--- RECORDS FOR THE EXERCISE Enclosed Below ---

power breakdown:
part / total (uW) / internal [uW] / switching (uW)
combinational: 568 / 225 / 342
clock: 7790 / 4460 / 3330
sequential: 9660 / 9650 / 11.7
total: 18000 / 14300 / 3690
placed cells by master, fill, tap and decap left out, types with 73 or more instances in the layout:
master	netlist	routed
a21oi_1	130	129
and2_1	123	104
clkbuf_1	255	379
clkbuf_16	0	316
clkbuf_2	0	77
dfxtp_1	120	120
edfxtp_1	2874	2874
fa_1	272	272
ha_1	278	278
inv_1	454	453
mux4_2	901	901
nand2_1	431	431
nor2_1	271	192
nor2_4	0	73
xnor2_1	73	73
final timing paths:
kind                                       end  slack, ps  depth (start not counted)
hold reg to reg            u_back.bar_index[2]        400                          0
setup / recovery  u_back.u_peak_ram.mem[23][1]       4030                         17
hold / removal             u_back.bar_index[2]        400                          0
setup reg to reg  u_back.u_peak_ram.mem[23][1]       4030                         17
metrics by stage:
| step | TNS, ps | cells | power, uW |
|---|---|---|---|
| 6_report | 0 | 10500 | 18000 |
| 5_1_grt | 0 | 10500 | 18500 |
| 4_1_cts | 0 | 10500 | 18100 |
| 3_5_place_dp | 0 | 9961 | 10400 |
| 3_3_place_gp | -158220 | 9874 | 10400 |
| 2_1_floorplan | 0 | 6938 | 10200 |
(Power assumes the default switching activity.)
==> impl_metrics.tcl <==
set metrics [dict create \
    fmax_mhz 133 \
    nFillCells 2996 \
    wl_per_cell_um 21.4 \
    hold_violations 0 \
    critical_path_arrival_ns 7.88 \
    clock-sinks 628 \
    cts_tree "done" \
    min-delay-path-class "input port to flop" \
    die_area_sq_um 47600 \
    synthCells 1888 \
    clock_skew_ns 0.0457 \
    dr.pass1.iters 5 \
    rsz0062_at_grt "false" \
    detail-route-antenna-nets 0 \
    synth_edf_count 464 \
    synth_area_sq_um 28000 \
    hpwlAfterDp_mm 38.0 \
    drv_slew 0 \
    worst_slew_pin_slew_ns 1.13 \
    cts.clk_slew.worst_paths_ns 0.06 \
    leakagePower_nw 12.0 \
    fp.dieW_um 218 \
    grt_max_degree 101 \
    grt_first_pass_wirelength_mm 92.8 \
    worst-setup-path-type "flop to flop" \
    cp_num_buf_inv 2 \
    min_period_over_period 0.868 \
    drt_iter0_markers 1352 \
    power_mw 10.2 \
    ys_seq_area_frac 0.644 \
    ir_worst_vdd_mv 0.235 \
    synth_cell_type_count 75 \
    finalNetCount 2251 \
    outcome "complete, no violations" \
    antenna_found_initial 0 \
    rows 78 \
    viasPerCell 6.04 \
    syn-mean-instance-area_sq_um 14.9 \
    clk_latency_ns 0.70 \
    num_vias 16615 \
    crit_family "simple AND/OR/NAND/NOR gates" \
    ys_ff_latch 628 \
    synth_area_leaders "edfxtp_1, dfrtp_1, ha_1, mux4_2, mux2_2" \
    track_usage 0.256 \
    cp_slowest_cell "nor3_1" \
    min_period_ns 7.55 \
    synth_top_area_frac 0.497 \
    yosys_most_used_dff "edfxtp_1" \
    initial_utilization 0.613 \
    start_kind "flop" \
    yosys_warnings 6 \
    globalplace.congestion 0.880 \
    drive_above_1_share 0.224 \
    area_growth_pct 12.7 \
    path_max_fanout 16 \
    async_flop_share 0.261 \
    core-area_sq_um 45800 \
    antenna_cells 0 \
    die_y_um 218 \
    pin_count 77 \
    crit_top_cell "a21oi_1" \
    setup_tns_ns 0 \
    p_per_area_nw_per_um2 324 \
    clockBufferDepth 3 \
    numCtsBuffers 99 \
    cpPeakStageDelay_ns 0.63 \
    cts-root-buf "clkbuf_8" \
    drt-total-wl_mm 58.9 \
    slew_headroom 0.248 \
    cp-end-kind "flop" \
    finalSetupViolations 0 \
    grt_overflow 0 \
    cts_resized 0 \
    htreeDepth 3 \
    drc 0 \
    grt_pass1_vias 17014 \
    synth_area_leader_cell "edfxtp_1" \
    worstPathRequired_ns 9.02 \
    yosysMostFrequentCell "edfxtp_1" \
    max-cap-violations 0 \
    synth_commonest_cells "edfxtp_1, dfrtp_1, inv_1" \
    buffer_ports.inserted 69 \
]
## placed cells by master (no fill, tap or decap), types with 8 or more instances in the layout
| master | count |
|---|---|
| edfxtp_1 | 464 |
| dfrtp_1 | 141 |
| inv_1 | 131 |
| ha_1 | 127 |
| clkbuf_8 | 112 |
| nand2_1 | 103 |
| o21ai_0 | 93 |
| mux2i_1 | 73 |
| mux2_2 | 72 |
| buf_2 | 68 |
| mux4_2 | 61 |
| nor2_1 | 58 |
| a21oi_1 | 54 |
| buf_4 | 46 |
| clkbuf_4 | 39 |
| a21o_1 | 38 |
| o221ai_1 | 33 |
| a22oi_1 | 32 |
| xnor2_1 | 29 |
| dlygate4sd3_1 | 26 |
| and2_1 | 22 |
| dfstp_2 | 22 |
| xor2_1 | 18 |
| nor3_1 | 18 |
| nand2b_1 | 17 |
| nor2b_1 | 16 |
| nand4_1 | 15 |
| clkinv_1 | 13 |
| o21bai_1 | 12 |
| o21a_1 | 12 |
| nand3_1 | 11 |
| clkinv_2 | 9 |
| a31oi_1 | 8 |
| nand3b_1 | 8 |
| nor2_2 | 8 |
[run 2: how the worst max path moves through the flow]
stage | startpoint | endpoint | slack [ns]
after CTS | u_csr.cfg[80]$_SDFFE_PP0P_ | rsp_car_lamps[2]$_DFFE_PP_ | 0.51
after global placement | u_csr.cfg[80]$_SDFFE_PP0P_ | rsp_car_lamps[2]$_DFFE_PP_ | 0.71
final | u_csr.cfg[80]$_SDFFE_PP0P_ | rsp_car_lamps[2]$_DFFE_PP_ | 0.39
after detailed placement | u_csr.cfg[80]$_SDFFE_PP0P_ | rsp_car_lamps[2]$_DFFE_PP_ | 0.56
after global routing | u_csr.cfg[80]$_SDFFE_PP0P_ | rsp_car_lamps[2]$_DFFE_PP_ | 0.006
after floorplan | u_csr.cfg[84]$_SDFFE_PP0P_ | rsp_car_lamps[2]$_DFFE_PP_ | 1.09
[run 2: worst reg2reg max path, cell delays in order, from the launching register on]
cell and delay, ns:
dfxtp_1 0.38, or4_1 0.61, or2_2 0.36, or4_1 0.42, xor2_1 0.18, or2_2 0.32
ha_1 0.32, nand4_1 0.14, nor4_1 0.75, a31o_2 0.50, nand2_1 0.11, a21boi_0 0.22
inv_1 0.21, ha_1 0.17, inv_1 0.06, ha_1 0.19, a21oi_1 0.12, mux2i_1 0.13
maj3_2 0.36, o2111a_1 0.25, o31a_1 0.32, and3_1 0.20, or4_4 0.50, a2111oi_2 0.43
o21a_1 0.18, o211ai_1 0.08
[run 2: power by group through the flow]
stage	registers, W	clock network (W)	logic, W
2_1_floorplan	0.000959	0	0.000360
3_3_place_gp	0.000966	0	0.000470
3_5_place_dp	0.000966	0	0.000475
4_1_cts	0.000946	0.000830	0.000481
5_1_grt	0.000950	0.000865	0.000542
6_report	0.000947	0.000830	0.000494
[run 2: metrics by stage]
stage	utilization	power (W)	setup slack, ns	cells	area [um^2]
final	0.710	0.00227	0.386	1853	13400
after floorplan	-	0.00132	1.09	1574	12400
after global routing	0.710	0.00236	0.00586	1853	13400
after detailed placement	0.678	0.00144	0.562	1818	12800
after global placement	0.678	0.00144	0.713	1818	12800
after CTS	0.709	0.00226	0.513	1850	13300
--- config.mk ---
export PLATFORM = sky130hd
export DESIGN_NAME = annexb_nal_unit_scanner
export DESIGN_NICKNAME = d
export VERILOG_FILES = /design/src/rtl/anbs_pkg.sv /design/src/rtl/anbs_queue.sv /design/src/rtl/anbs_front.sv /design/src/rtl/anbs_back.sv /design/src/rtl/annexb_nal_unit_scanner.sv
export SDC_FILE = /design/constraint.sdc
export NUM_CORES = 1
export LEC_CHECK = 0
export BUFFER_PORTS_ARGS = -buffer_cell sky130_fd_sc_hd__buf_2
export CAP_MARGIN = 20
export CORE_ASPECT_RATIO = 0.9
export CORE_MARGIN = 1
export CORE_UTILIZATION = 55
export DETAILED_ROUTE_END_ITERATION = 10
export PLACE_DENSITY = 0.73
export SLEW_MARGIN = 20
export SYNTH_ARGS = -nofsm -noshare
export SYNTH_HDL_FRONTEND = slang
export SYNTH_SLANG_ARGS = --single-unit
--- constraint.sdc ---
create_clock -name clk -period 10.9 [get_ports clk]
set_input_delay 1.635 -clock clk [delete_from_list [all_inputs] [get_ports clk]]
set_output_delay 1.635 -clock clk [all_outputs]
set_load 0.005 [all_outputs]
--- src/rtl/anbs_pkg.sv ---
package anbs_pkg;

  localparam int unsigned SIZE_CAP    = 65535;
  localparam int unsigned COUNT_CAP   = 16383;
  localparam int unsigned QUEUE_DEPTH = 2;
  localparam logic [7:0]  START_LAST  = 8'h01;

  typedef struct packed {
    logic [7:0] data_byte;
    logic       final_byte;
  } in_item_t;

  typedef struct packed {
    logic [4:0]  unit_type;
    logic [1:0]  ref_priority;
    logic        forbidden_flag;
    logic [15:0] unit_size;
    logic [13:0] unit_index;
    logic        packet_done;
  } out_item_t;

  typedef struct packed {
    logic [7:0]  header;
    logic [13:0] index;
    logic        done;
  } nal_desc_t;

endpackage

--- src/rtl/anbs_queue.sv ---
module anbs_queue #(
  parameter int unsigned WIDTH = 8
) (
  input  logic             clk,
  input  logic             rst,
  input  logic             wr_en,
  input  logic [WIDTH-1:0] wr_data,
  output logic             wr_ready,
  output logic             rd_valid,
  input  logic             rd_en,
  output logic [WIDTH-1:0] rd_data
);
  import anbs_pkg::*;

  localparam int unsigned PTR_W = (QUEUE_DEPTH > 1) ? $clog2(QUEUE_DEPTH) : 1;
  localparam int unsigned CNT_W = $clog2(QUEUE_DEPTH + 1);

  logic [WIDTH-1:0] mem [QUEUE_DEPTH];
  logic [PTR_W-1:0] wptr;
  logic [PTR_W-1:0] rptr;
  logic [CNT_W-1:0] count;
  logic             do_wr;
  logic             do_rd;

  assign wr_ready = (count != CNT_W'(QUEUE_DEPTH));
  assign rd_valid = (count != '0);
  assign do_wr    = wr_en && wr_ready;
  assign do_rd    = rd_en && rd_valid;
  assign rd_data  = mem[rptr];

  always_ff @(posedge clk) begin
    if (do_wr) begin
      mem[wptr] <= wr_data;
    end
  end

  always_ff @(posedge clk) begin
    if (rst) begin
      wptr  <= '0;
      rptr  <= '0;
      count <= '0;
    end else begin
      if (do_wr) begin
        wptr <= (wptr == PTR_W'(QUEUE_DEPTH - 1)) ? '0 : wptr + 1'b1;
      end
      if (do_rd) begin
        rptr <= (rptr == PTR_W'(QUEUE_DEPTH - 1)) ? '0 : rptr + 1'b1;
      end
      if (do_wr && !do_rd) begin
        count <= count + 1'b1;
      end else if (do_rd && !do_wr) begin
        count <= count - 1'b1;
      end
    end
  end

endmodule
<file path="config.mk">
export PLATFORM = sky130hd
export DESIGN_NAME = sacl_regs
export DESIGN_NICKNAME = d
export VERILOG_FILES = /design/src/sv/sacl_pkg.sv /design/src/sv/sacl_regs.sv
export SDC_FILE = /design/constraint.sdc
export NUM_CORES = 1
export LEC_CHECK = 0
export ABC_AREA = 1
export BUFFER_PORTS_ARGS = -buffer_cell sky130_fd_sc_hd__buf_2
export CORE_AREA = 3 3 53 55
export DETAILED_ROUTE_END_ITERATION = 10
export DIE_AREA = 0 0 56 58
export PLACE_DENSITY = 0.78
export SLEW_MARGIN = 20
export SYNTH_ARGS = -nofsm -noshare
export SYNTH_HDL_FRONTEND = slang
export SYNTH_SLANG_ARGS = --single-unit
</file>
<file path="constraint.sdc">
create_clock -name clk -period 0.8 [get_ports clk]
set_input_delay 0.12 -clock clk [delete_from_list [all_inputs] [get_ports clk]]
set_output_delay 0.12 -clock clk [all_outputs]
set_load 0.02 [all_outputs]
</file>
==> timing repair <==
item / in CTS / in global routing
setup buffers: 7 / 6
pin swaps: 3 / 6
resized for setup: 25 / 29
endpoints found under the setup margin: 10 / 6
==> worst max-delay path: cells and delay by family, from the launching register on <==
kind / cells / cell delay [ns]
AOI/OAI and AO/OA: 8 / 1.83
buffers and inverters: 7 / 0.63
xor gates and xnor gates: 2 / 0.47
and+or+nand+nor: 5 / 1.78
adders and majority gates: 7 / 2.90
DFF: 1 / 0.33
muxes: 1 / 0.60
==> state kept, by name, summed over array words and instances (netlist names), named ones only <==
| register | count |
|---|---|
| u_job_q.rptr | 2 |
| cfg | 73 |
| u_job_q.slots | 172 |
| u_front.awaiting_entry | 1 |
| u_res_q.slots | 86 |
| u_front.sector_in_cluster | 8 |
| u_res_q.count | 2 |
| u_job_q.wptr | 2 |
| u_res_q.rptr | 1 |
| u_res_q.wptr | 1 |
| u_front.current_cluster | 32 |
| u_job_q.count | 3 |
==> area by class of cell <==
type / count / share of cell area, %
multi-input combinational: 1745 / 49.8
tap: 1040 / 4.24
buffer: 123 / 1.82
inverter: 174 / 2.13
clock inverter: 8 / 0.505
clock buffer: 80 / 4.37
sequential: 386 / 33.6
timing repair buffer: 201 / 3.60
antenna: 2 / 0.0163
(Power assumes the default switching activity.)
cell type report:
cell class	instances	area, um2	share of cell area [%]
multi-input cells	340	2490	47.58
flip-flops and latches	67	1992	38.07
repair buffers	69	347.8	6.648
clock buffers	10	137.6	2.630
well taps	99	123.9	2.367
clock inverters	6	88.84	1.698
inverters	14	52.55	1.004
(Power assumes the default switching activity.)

--- End of Enclosed RECORDS FOR THE EXERCISE ---

• [PROBLEM TO SOLVE]:
Please show the lines of the material that contain the string "sequential".

• [FINAL ANSWER]:
sequential: 9660 / 9650 / 11.7
sequential: 386 / 33.6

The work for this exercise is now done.